【特集】あなたがコペル君だったら… 軍靴の音が高まる今こそ考えること

By 佐々木央

 カヌー薬物事件について、吉野源三郎の「君たちはどう生きるか」をテキストとして考えた拙稿(1月19日の本欄)に、兵庫県の公立中で長く教員を務められた土居原和子さんから感想をいただいた。(47NEWS編集部、共同通信編集委員佐々木央)
 

書店に並ぶ「漫画 君たちはどう生きるか」

 土居原さんは、今も現役の教師だったら「君たちはどう生きるか」を道徳の時間に教材として使いたいと言い、授業の方法まで考えておられた。

 ―雪の日の出来事を、途中まで子どもたちと一緒に読みます。そして「この後、コペル君はどうしたのだろうか?」と子どもたちに続きを作ってもらいます―

 クライマックスともいえる「雪の日の出来事」。親友が上級生に脅されて、主人公のコペル君が迷っている場面だ。こういう事態になったら、一緒に立ち向かうと約束していたのだ。飛びだすなら今だ。

 なるほどと思った。自分の頭で考えること。それは「君たちは―」が一貫して強調していることだ。わが身に置き換えるのは「自分の頭で考える」ための最も良い方法だろう。土居原さんは続けてこう書く。

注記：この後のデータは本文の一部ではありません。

This design comes from an exercise in tuning for small area and a short achievable clock period on the open sky130 flow, not from production work.
Where RTL was checked, it was by simulation tests only, not by an equivalence proof against the original.
Only the layout flow was run in runs 2 and 3; the RTL was not checked for function there.
Power and IR drop assume default switching activity.

==> flow/design.v (outline; a module is shown in full before it is edited, if it fits) <==
// module mk_mac: 4329 lines
module mk_mac(CLK,
	      RST_N,
	      put_inp_A_a,
	      EN_put_inp_A,
	      RDY_put_inp_A,
	      put_inp_B_b,
	      EN_put_inp_B,
	      RDY_put_inp_B,
	      put_inp_C_c,
	      EN_put_inp_C,
	      RDY_put_inp_C,
	      put_inp_sel_sel,
	      EN_put_inp_sel,
	      RDY_put_inp_sel,
	      get_mac_op,
	      RDY_get_mac_op);
  // ...
==> flow/run.sh <==
#!/bin/bash
# synth_recipe.tcl (not shown) runs the flow's synth.tcl, then flattens the netlist and writes it again
# the make line also repeats each setting of config.mk as NAME=value (left out here)
make -C /OpenROAD-flow-scripts/flow DESIGN_CONFIG=/design/flow/config.mk WORK_HOME=/design/flow/orfs CLKGATE_MAP_FILE= SYNTH_SCRIPT=/design/flow/synth_recipe.tcl finish
==> flow/config.mk <==
export PLATFORM = sky130hd
export DESIGN_NAME = mk_mac
export DESIGN_NICKNAME = mk_mac
export VERILOG_FILES = /design/flow/design.v
export SDC_FILE = /design/flow/constraint.sdc
export NUM_CORES = 8
export LEC_CHECK = 0
export CAP_MARGIN = 20
export CORE_MARGIN = 2
export CORE_UTILIZATION = 40
export SLEW_MARGIN = 20
==> flow/constraint.sdc <==
create_clock -name core_clock -period 9.0 [get_ports {CLK}]
set_input_delay 1.8000 -clock core_clock [delete_from_list [all_inputs] [get_ports {CLK}]]
set_output_delay 1.8000 -clock core_clock [all_outputs]
set_load 0.01 [all_outputs]
==> flow_metrics.py, run 1 <==
metrics = {
    "outcome": {
        "status": "timing/DRC/antenna clean",
    },
    "timing": {
        "setup_viol": 0,
        "skew_ps": 25.7,
        "period_minus_slack_ps": 6110,
    },
    "detailed_routing": {
        "drt_drc_violations_left": 0,
        "met1_length_mm": 42.1,
        "antenna_left": 0,
        "dr.pass1.iters": 6,
        "met2WireLength_mm": 44.5,
        "dr_wl_met3_mm": 4.20,
    },
    "flow_run": {
        "max-cap-violations": 0,
    },
    "synthesis": {
        "syn_avg_cell_area_um2": 12.6,
        "synth_top_family_by_area": "simple AND/OR/NAND/NOR gates",
        "yosys_most_used_dff": "edfxtp_1",
        "synth_mux_area_share_pct": 4.41,
        "synth_edf_count": 769,
        "yosysWarningCount": 1,
    },
    "setup_path": {
        "crit_path_max_incr_delay_ps": 910,
        "r2r-start": "bfloat_obj_unsignedmult_rg_s4_op[15]$_DFFE_PP_",
        "path_cells": "mux2i_1 -> nor2b_1 -> ha_1 -> and4_1 -> o2111ai_1 -> a2111oi_2 -> nand2_1 -> or3_1 -> xor2_1 -> a21oi_1 -> inv_1 -> ha_1 -> a21o_1 -> a21o_1 -> a21o_1 -> a41oi_1 -> nor2_1 -> o41ai_4 -> buf_4 -> inv_1 -> mux2_2",
        "critical_path_class": "reg2reg",
        "cp-end-kind": "flip-flop",
    },
    "floorplanning": {
        "rows": 120,
        "die_h_um": 332,
    },
    "power_and_ir_drop": {
        "sw_frac_of_total_pct": 21.6,
        "combinationalPower_mw": 0.552,
        "p_per_area_nw_per_um2": 184,
        "pwr-share-seq_pct": 52.5,
        "p_int_mw": 7.00,
        "powerSeq_mw": 4.69,
        "finalPower_mw": 8.94,
    },
    "global_routing": {
        "grt_max_degree": 100,
        "grt_overflow_total": 0,
        "grt.busiest_layer": "met2",
    },
    "cells_and_area": {
        "insertedDiodeCount": 0,
        "fin_cells": 4992,
        "design.seq.count": 880,
        "fin_nets": 3852,
    },
    "hold_path": {
        "min-delay-start": "bfloat_rg_mult_s6[2]$_DFFE_PP_",
        "whs_path_depth": 0,
    },
}
This is an optimization exercise on Yosys and OpenROAD, whose aim is small area, a short achievable clock period and few clock cycles, not a production implementation. No run shown here included a check of the RTL's function; only the layout flow was run.

## flow/design.v (module list and top-level ports; edited modules follow where they fit)
// module aoc_day2: 1864 lines
module aoc_day2 (
    input         clock,
    input         reset,
    input  [63:0] data_value,
    input         data_valid,
    output        data_ready,
    output        result_valid,
    output [63:0] result_value
);
  // ...
==> flow/run.sh <==
#!/bin/bash
# synth_recipe.tcl (not shown) runs the flow's synth.tcl, then flattens the netlist and writes it again
# the make line also repeats each setting of config.mk as NAME=value (left out here)
make -C /OpenROAD-flow-scripts/flow DESIGN_CONFIG=/design/flow/config.mk WORK_HOME=/design/flow/orfs CLKGATE_MAP_FILE= SYNTH_SCRIPT=/design/flow/synth_recipe.tcl finish
==> flow/config.mk <==
export PLATFORM = sky130hd
export DESIGN_NAME = aoc_day2
export DESIGN_NICKNAME = aoc_day2
export VERILOG_FILES = /design/flow/design.v
export SDC_FILE = /design/flow/constraint.sdc
export NUM_CORES = 4
export LEC_CHECK = 0
export CAP_MARGIN = 20
export CORE_MARGIN = 2
export CORE_UTILIZATION = 40
export SETUP_SLACK_MARGIN = 1.5
export SLEW_MARGIN = 20
==> flow/constraint.sdc <==
create_clock -name core_clock -period 5.0 [get_ports {clock}]
set_input_delay 1.0000 -clock core_clock [delete_from_list [all_inputs] [get_ports {clock}]]
set_output_delay 1.0000 -clock core_clock [all_outputs]
set_load 0.01 [all_outputs]
==> notes.md, run 1 <==
Synthesized area -> 0.0574 mm²
1st-iter DRT viols -> 3724
Antenna cells -> 2
Post-synth EDFFs -> 0
Critical Path RT -> 5.58 ns
Fill cells -> 13000
Status -> finished with violations
SO Faults -> negative setup slack
Crit path max-delay family -> compound AO/OA/AOI/OAI gates
Number of setup violations in the final report -> 4
Invs w/o clock -> 649
PnR worst setup slack -> -0.874 ns
Multi-input combinational area share -> 60.6%
Buffer share of cell area -> 14.0%
Clock root buffer -> clkbuf_16
Max Clock Skew -> 0.0564 ns
Post-CTS sizing -> 505
Max-area cell class -> multi-input gates
Skew-Pair Late Insertion Delay -> 0.70 ns
Distinct cell type count after synthesis -> 129
Largest family of logic cells by synthesized area -> compound AO/OA/AOI/OAI gates
Post-route cell area -> 0.0762 mm²
Largest net degree at the start of global routing -> 124
==> run 2, diff against run 1 <==
--- a/flow/config.mk
+++ b/flow/config.mk
@@ -5,6 +5,7 @@
 export SDC_FILE = /design/flow/constraint.sdc
 export NUM_CORES = 4
 export LEC_CHECK = 0
+export ABC_AREA = 1
 export CAP_MARGIN = 20
 export CORE_MARGIN = 2
 export CORE_UTILIZATION = 40
==> notes.md, run 2 <==
Hold Crit Endpoint -> c3_bcd[0] (was c3_n[4])
Critical Path RT -> 5.55 ns (was 5.58 ns)
Largest reg by FF count -> total (unchanged)
Antenna cells -> 0 (was 2)
Hold-fix buffers at CTS -> 0 (unchanged)
Buf/Inv on CP -> 6 (was 4)
Unrepaired setup endpoints after global routing -> true (unchanged)
FF-to-FF Start -> y_h[5] (was c3_bcd[9])
Num CTS Buffers -> 73 (was 72)
FMAX -> 235 MHz (was 170 MHz)
Warnings from Yosys -> 1 (unchanged)
Worst path max stage delay -> 0.55 ns (was 0.34 ns)
Slew headroom -> 27.4% (was 40.3%)
Synthesized area per cell -> 6.90 µm² (was 7.90 µm²)
Final GP Congestion -> 0.898 (was 0.909)
Fin Setup TNS -> 0 ns (was -1.11 ns)
Initial antenna violation count -> 1 (was 4)
Commonest non-fill, non-tap cell in the layout -> nand2_1 (was buf_4)
Distinct cell type count after synthesis -> 61 (was 129)
Crit Reg-Reg Endpoint -> q_h[14] (was y_b)
Max Cap Viol -> 0 (unchanged)
Post-synth top flop -> dfxtp_1 (unchanged)
Tmin final -> 4.25 ns (was 5.87 ns)
Final hold violation count -> 0 (unchanged)
Cells after synthesis -> 7373 (was 7260)
Mean routed wirelength per cell -> 13.8 µm (was 17.3 µm)
GRT Residual Overflow -> 0 (unchanged)
Tcrit/Tclk final -> 84.9% (was 117%)
DR pass1 iterations -> 5 (was 8)
CTS tree -> done (unchanged)
Antenna Nets Post-Route -> 0 (unchanged)
Status -> no timing/DRC/antenna violations (was finished with violations)
Via count -> 45400 (was 56200)
Post-synth EDFFs -> 0 (unchanged)
Layout Nets -> 8368 (was 8916)
Synthesized area -> 0.0509 mm² (was 0.0574 mm²)
Cell repeated most along the worst path -> nand2_1 (was buf_6)
Post-route cell area -> 0.0626 mm² (was 0.0762 mm²)
Total GRT Usage -> 19.0% (was 22.8%)
Critical path type -> reg2reg (unchanged)
Core Rows -> 130 (was 138)
Crit path max fanout -> 3 (was 5)
Most frequent cell after synthesis -> nand2_1 (was nor2_1)
Final Max Slew Viols -> 0 (unchanged)
Crit path capture type -> flop (unchanged)
Clock tree buffer depth -> 3 (unchanged)
Min-delay src -> c2_n[6] (was c2_n[4])
Post-synth top area cell -> dfxtp_1 (unchanged)
Critical Path AT -> 4.80 ns (was 6.45 ns)
Number of setup violations in the final report -> 0 (was 4)
Die span in y -> 361 µm (was 383 µm)
Max Clock Skew -> 0.0336 ns (was 0.0564 ns)
DR vias/cell -> 4.85 (was 5.54)
Routed wire length -> 129 mm (was 175 mm)
First-pass GRT wire length -> 208 mm (was 279 mm)
Fill cells -> 12300 (was 13000)
Vias in the first global route -> 43800 (was 54400)
Core Area -> 0.126 mm² (was 0.142 mm²)
Port bufs -> 102 (unchanged)
DRC viols -> 0 (unchanged)
Area contributors post-synth -> dfxtp_1 23%, fa_1 16%, nand2_1 13%, inv_1 10%, nor2_1 6.1% (was dfxtp_1 21%, fa_1 15%, ha_1 5.0%, nor2_1 4.3%, inv_1 4.2%)
Post-synth top cells -> 1773 x nand2_1, 1369 x inv_1, 822 x nor2_1, 594 x dfxtp_1, 537 x nand3_1 (was 658 x nor2_1, 639 x inv_1, 605 x nand2_1, 594 x dfxtp_1, 476 x a21oi_1)
Clock root buffer -> clkbuf_16 (unchanged)
Worst slew pin tran -> 1.09 ns (was 0.886 ns)
Dpl cell area -> 0.0538 mm² (was 0.0671 mm²)
1st-iter DRT viols -> 2210 (was 3724)
R2R setup slack -> 0.75 ns (was -0.87 ns)
Total clock sinks -> 594 (unchanged)
Initial core utilization -> 40.4% (about the same)
I/O Pins -> 133 (unchanged)
Die X -> 361 µm (was 383 µm)
Commonest cells after routing, fill and taps aside -> 1429 x nand2_1, 1279 x inv_1, 692 x nor2_1 (was 1038 x buf_4, 623 x inv_1, 592 x nor2_1)
Max reg flops -> 64 (unchanged)
Die ar. -> 0.130 mm² (was 0.146 mm²)
Crit path max-delay family -> adder cells (was compound AO/OA/AOI/OAI gates)
Fraction of registers with async set/reset -> 0% (unchanged)
Layout cell share with drive strength beyond 1 -> 22.2% (was 28.0%)
DPL Wire Length -> 99.5 mm (was 132 mm)
#FFs+latches synth -> 594 (unchanged)
Worst R2R Path Depth -> 27 (was 32)
Largest net degree at the start of global routing -> 94 (was 124)
HP Class -> reg2reg (unchanged)
CTS H-tree lvls -> 3 (unchanged)
Skew-Pair Late Insertion Delay -> 0.68 ns (was 0.70 ns)
Worst Hold Depth -> 0 (unchanged)
Area Growth Syn to Fin -> 23.1% (was 32.8%)
Critical-path top delay cell -> fa_1 (was o32a_1)
Clk slew on worst S/H paths -> 0.06 ns (about the same)
Register area share after synthesis -> 23.4% (was 20.7%)
Synth top area share -> 23.4% (was 20.7%)
Startpoint types -> flop (unchanged)
Syn Nets -> 8088 (was 7975)
run 2: cell types whose count changed after synthesis, sizes merged, moves of 171 or more:
cell / change
nand3: +391
nor2: +235
nand2: +1316
inv: +772
and2: -171
clkbuf: -255
o21ai: -184
run 2: cell type report:
type / instances / area (µm²) / area share (%)
Inverter: 1416 / 5360 / 8.56
Timing Repair Buffer: 303 / 2620 / 4.18
Sequential cell: 594 / 12000 / 19.2
Clock buffer: 86 / 1970 / 3.14
Multi-Input combinational cell: 5265 / 37900 / 60.6
Clock inverter: 47 / 629 / 1.01
Tap cell: 1650 / 2060 / 3.30
run 2: kinds of logic after synthesis:
group | after synthesis | synth area share, %
simple gates | 3537 | 30.1
flops | 594 | 23.4
xor+xnor | 194 | 3.34
buf+inv | 1514 | 11.2
compound gates | 886 | 9.89
fa+ha+maj | 648 | 22.1
run 2: routing by layer:
metal | share of wire (%) | track usage, %
met4 | 2.5 | 5.64
met1 | 45 | 24.2
met5 | 0 | 0
met3 | 2.9 | 1.87
met2 | 49 | 33.8
run 2: timing repair:
action / 4_1_cts / 5_1_grt
resized for setup: 367 / 1050
setup endpoints to repair: 171 / 215
pin swaps: 96 / 335
buffers inserted: 64 / 114
hold endpoints to repair: 0 / 0
run 2: per-stage QoR:
| stage | cells | setup WS (ns) | hold slack, ns | util, % |
|---|---|---|---|---|
| 2_1_floorplan | 7373 | 1.01 | 0.310 | - |
| 3_3_place_gp | 9050 | 0.654 | 0.310 | 42.7 |
| 3_5_place_dp | 9050 | 0.750 | 0.312 | 42.7 |
| 4_1_cts | 9247 | 0.892 | 0.324 | 46.1 |
| 5_1_grt | 9361 | 0.545 | 0.324 | 49.7 |
| 6_report | 9361 | 0.753 | 0.323 | 49.7 |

 ―実は私は本を読みながら、コペル君は友だちを助けに飛びだすという展開を想像していました。(略)学校の道徳の教材だったら、コペル君は勇気を出して助けに飛びだすはずですから!―

 意気地なし

 実際には、作者はコペル君にその「正解」を選択させず、コペル君は出て行かない。彼の“誤答”を利用して、もっと深く、正解の重さと意味を考えていく。

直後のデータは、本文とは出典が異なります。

Background: an optimization exercise with open tools, aiming at small area, a short achievable clock period and few clock cycles per item. Do not read the settings as production practice.
Where RTL was checked, it was by simulation tests only, not by an equivalence proof against the original.
Power figures rest on the tool's default switching activity, not on a simulated workload.

==> flow/design.v <==
`timescale 1ns / 1ps
module FP16_div(
    input [15:0]data_dividend,
    input [15:0]data_divisor,
    input input_valid,
    input clk,
    input rst,
    output [15:0]data_q,
    output reg output_update,
    output reg idle
    );
    reg found;               
    reg st;                  
    reg qr1, qr2;            
    reg s;                   
    reg rnd;                 
    reg [11:0] X;            
    reg [10:0] D;            
    reg [6:0] E;             
    reg [9:0] M;             
    wire busy = ~idle;
    wire load = input_valid & idle;
    wire [4:0] ea = data_dividend[14:10];
    wire [4:0] eb = data_divisor[14:10];
    wire ea_nz = |ea;
    wire eb_nz = |eb;
    wire [11:0] X_in = {1'b0, ea_nz, data_dividend[9:0]};
    wire [10:0] D_in = {eb_nz, data_divisor[9:0]};
    wire [6:0] E_in = {2'b00, ea} + {2'b00, ~eb} + {6'd0, ~ea_nz} + {6'd0, eb_nz} + 7'b1101111;    
    wire [11:0] nD = ~{1'b0, D};
    wire [11:0] X2 = {X[10:0], 1'b0};
    wire [11:0] A = X[11:0] + nD + 12'd1;                      
    wire [11:0] B = X2 + nD + 12'd1;                           
    wire [11:0] D2 = {D, 1'b0};
    wire [11:0] Dd = {1'b0, D};
    wire [11:0] X2c = {X[10:0], 1'b1};
    wire [11:0] cs_s = X2c ^ Dd ^ D2;
    wire [11:0] cs_c = (X2c & ~(Dd & D2)) | ~(Dd | D2);
    wire [11:0] C = cs_s + {cs_c[10:0], 1'b0} + 12'd1;         
    wire q1 = ~A[11];
    wire q2 = q1 ? ~C[11] : ~B[11];
    reg [10:0] P;            
    always @(*) begin
        case ({q1, q2})
            2'b00: P = {X[9:0], 1'b0};
            2'b01: P = B[10:0];
            2'b10: P = {A[9:0], 1'b0};
            default: P = C[10:0];
        endcase
    end
    wire Dz = ~|D;
    wire dn = ~D[10];
    wire signed [6:0] Es = E;
    wire e_ovf = Es >= 32;
    wire e31 = E == 7'd31;
    wire e_zero = Es <= -11;
    wire e_m10 = Es == -10;
    wire e_m9 = Es == -9;
    wire e_den = (Es >= -8) & (Es <= 1);
    wire e1 = E == 7'd1;
    wire e_m8 = Es == -8;
    wire e_m7 = Es == -7;
    wire [3:0] mk = 4'd2 - E[3:0];                    
    wire [10:0] marker = 11'd1 << mk;
    wire [6:0] Eadj = E + (dn ? 7'd1 : {6'b111111, qr2});
    reg f2;
    reg [6:0] E2;
    reg [10:0] M2;
    always @(*) begin
        f2 = 1'b1;
        E2 = E;
        M2 = {M[8:0], qr1, qr2};
        if (~found) begin
            if (e_den) begin
                E2 = {6'd0, e1 & qr1};
                M2 = marker | {9'd0, qr1, qr2};
            end else if (qr1) begin
                M2 = {9'd0, 1'b1, qr2};
            end else if (qr2) begin
                E2 = Eadj;
                M2 = 11'd1;
            end else begin
                E2 = Eadj;
                M2 = 11'd0;
                f2 = 1'b0;
            end
        end
    end
    wire ovf = Dz | (~dn & (st ? (~found & e31 & qr1) : e_ovf));
    wire zero = ~dn & ~st & e_zero;
    wire fin_b = ~dn & (st ? (found ? M[8] : e_m8) : e_m10);               
    wire fin_a = ~dn & (st ? (found ? (M[7] & ~M[8]) : e_m7) : e_m9);     
    wire done = ovf | zero | fin_a | fin_b;
    always @(posedge clk) begin
        if (rst) begin
            idle <= 1'b1;
            output_update <= 1'b0;
        end else if (load) begin
            idle <= 1'b0;
            output_update <= 1'b0;
        end else begin
            idle <= idle | done;
            output_update <= busy & done;
        end
    end
    always @(posedge clk) begin
        if (load) begin
            X <= X_in;
            D <= D_in;
            st <= 1'b0;
        end else if (dn) begin
            D <= {D[9:0], 1'b0};
        end else begin
            X <= {P, 1'b0};
            st <= 1'b1;
        end
        qr1 <= q1;
        qr2 <= q2;
        rnd <= (fin_b & q1) | (fin_a & q2);
    end
    always @(posedge clk) begin
        if (load) begin
            s <= data_dividend[15] ^ data_divisor[15];
            E <= E_in;
            found <= 1'b0;
        end else if (ovf) begin
            E <= 7'd30;
        end else if (dn) begin
            E <= Eadj;
        end else if (~st) begin
            if (zero | fin_a | fin_b) E <= 7'd0;
        end else begin
            E <= E2;
            found <= f2;
        end
    end
    always @(posedge clk) begin
        if (load)
            M <= 10'd0;
        else if (ovf)
            M <= 10'h3ff;
        else if (dn)
            M <= 10'd0;
        else if (~st)
            M <= {9'd0, fin_a & q1};
        else
            M <= fin_a ? {M2[8:0], q1} : M2[9:0];
    end
    wire [14:0] EM = {E[4:0], M};
    wire sat = EM == 15'h7bff;
    wire [14:0] V = EM + {14'd0, rnd & ~sat};
    wire rzero = ~|{EM, rnd};
    assign data_q = {s & ~rzero, V};
endmodule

 私も土居原学級の生徒になって考えてみた。暴力的な上級生の前に飛びだすことが、私にできるだろうか。遠い過去の自分を振り返ったとき、私はそういう勇敢な子どもではなかったと認めざるを得ない。意気地なしだった。

 中1のとき、同級生が上級生からカツアゲされる現場にいて、何もできなかった。上級生の手にナイフがあった。恐ろしかった。翌日、教師にことの次第を洗いざらい話した。子どもが一番嫌う「密告」だった。

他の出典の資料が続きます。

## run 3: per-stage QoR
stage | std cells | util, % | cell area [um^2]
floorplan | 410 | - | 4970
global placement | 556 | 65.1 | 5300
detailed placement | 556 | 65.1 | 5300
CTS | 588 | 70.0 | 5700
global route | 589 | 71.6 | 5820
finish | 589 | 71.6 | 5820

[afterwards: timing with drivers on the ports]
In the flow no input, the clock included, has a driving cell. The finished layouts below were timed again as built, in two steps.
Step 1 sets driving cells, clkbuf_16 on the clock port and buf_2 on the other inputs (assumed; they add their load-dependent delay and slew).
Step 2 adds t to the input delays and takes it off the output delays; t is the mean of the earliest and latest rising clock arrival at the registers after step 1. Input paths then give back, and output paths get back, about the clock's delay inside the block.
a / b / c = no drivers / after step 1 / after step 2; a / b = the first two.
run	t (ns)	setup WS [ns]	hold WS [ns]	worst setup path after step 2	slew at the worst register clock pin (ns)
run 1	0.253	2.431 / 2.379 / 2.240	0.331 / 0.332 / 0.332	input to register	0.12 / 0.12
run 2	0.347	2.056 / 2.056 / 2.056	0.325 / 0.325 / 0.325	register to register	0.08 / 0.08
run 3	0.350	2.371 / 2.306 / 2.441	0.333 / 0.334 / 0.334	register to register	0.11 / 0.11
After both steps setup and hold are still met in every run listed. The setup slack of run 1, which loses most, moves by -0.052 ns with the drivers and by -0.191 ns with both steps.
Source: an optimization exercise on an open RTL-to-GDS flow (aim: small area, a short achievable clock period and few clock cycles). Production flows keep margins and buffers that such runs may drop. Function was not checked in any run shown here: the RTL went through the layout flow alone. No activity file was given, so power comes from the tool's default toggle rates.

==> design.v <==
module fa_cell (input a, input b, input c, output s, output co);
assign s = a ^ b ^ c;
assign co = (a & b) | (a & c) | (b & c);
endmodule
module ha_cell (input a, input b, output s, output co);
assign s = a ^ b;
assign co = a & b;
endmodule
Background: an optimization exercise with open tools, aiming at small area and a short achievable clock period. Do not read the settings as production practice.
No run shown here included a check of the RTL's function; only the layout flow was run.
No activity file was given, so power comes from the tool's default toggle rates.

--- flow/flow/run.sh ---
#!/bin/bash
# Standard layout with two changes: the port buffers are the smallest buffer
# cell, and clock tree synthesis inserts no dummy loads.
set -euo pipefail
export BUFFER_PORTS_ARGS="-buffer_cell sky130_fd_sc_hd__buf_1"
export CTS_ARGS="-sink_clustering_enable -repair_clock_nets -dont_use_dummy_load"
bash standard.sh finish > flow_standard.log 2>&1
--- flow/standard.sh ---
#!/bin/bash
# synth_recipe.tcl (not shown) runs the flow's synth.tcl, then flattens the netlist and writes it again
# the make line also repeats each setting of config.mk as NAME=value (left out here)
make -C /OpenROAD-flow-scripts/flow DESIGN_CONFIG=/design/flow/config.mk WORK_HOME=/design/flow/orfs CLKGATE_MAP_FILE= SYNTH_SCRIPT=/design/flow/synth_recipe.tcl "${@:-finish}"
--- flow/config.mk ---
export PLATFORM = sky130hd
export DESIGN_NAME = PE
export DESIGN_NICKNAME = PE
export VERILOG_FILES = /design/flow/design.v
export SDC_FILE = /design/flow/constraint.sdc
export NUM_CORES = 4
export LEC_CHECK = 0
export CAP_MARGIN = 20
export CORE_MARGIN = 2
export CORE_UTILIZATION = 65
export GPL_TIMING_DRIVEN = 0
export SETUP_SLACK_MARGIN = 0.7
export SLEW_MARGIN = 20
export SYNTH_HIERARCHICAL = 1
--- flow/constraint.sdc ---
create_clock -name core_clock -period 5.5 [get_ports {CLK}]
set_input_delay 1.1000 -clock core_clock [delete_from_list [all_inputs] [get_ports {CLK}]]
set_output_delay 1.1000 -clock core_clock [all_outputs]
set_load 0.01 [all_outputs]
This is an optimization exercise on Yosys and OpenROAD, whose aim is small area, not a production implementation.
RTL that was checked went through simulation tests only; none was proved equivalent to the original.
The RTL of run 4 was laid out without a check of its function.
No activity file was given, so power comes from the tool's default toggle rates.

--- flow/design.v ---
package riscv_pkg;
    localparam XLEN = 64;
endpackage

 そういう子どもだったから、これから書くことは自己弁護ととられても仕方がない。だが、土居原先生の問いかけに「助けるために飛びだす」と答える多くの子どもたちもまた、実際にはそうしないのではないか。多くのいじめが見て見ぬふりをされ、あるいは何人かはそれに加担するという事態は続いているのだ。それを避ける方法はあるのか。

 友と一緒に殴られるという選択は、自らのヒロイズムを満足させるだけに終わり、リアリズムを欠いているような気がしてならない。あえていえば、みんなの殴られる量がコペル君の分だけ減って、各3分の1から各4分の1になるかもしれない。だが、もしかしたら上級生の怒りに油を注いで、もっとひどい殴られ方をしたかもしれない。

 上位の正義

 他に取り得る道はあるだろうか。そのとき、ほかならぬ「君たちは―」が前半で、自分や自分を取り巻く問題を、社会との関係や歴史的な視野を持って捉えるように説いていることに気付く。

 広い視野で捉え直したとき、本当に問題なのは暴力生徒がいるという事実だ。彼らが正義面をして秩序を破壊している。この場合、コペル君が自らの正義(約束)を守ることは、結果として暴力に敗北することになる。より上位の正義を発動させ、暴力生徒を追放したり、暴力をやめさせたりする道を探すべきではないのか。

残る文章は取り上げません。